National Institute of Personnel Management
- Abbreviation: NIPM
- Formation: 1980; 46 years ago
- Type: Human Resources Institute
- Headquarters: Kolkata, India
- National President: PR Basavaraju
- Website: http://www.nipm.in

= National Institute of Personnel Management =

The National Institute of Personnel Management (NIPM) is a professional association for human resource management professionals. It is headquartered in Kolkata, India. The organisation was founded in 1980 after the merger of IIPM and NILM.
NIPM has about 12,000 members spread over 55 chapters all over the country.

NIPM is a non-profit making body devoted to the development of skill and expertise of the professionals engaged in the management of human resources through regular lecture, meetings, seminars, training courses, conferences and publication in its chapters all over the country.

==History==
NIPM originated as the Indian Institute of Personnel Management (IIPM), the first voluntary organisation focused on the field of human resources in India, formed by a voluntary association of professionals in the year 1948.

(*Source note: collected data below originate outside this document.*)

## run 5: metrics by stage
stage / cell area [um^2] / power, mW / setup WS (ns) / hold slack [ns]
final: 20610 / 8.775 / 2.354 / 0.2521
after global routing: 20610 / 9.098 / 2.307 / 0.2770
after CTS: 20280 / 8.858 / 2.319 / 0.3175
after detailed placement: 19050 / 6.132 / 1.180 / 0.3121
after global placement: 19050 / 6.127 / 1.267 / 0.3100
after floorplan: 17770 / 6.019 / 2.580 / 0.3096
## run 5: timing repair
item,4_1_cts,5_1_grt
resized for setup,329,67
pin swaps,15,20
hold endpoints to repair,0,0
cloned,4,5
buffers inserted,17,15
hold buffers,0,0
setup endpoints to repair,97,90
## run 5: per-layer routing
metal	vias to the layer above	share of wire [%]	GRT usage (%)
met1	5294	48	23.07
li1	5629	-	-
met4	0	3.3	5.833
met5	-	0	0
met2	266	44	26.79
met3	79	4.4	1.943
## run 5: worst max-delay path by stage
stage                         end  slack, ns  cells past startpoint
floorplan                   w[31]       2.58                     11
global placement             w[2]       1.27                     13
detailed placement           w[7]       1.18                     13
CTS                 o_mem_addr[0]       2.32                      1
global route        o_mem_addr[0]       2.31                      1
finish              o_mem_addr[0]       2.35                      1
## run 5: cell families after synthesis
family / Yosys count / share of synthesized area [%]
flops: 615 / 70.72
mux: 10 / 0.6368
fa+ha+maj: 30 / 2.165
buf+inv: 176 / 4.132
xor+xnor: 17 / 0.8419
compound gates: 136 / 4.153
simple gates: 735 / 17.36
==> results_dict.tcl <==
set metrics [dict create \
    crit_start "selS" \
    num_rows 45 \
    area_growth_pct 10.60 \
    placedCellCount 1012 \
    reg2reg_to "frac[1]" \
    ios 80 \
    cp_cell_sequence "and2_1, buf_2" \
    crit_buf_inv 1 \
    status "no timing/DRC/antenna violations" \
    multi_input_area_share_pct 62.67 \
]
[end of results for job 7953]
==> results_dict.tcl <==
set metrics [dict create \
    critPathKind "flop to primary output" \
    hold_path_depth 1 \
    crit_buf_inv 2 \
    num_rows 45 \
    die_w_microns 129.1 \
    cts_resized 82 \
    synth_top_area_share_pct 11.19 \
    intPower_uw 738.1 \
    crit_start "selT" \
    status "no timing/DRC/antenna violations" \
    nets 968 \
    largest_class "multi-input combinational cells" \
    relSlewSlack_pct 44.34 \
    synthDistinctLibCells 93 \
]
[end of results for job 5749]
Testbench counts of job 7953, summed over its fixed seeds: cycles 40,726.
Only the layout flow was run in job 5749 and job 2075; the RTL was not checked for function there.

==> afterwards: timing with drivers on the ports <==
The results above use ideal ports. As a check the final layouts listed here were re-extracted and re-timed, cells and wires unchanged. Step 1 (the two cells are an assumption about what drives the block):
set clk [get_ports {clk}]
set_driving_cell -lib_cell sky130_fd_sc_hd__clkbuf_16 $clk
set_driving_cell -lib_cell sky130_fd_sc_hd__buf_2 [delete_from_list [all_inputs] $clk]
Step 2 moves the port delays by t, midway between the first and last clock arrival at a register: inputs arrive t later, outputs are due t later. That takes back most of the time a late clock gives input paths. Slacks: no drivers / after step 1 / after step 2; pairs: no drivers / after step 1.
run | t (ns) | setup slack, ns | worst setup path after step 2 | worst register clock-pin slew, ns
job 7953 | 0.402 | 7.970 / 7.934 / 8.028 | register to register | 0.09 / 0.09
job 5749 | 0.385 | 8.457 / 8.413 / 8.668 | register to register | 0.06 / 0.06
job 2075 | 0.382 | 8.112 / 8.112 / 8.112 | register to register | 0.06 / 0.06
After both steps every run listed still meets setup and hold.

IIPM was started in 1948 in Kolkata and was registered as a society under the Society's Registration Act, 1860. IIPM was considered a parallel body to the Institute of Personnel Management, UK. It started as 17 branches and grew until its eventual merger with the National Institute of Labour Management in 1980. In the course, IIPM became the leading advisory body to various government ministries and departments on areas related to personnel management, organising conferences and seminars on the subject area.

Various books written by IIPM professors are catalogued in libraries across the world. In addition, the definitions that IIPM gave in the fields of personnel management have gone on to become theoretical reference standards.

Past members of IIPM have included ITC board members.

In 1980, IIPM merged with the National Institute of Labour Management and gave rise to the National Institute of Personnel Management, the "only all - India body of professional managers engaged in the profession of personnel management, industrial relations, labour welfare, training and HRD in the country."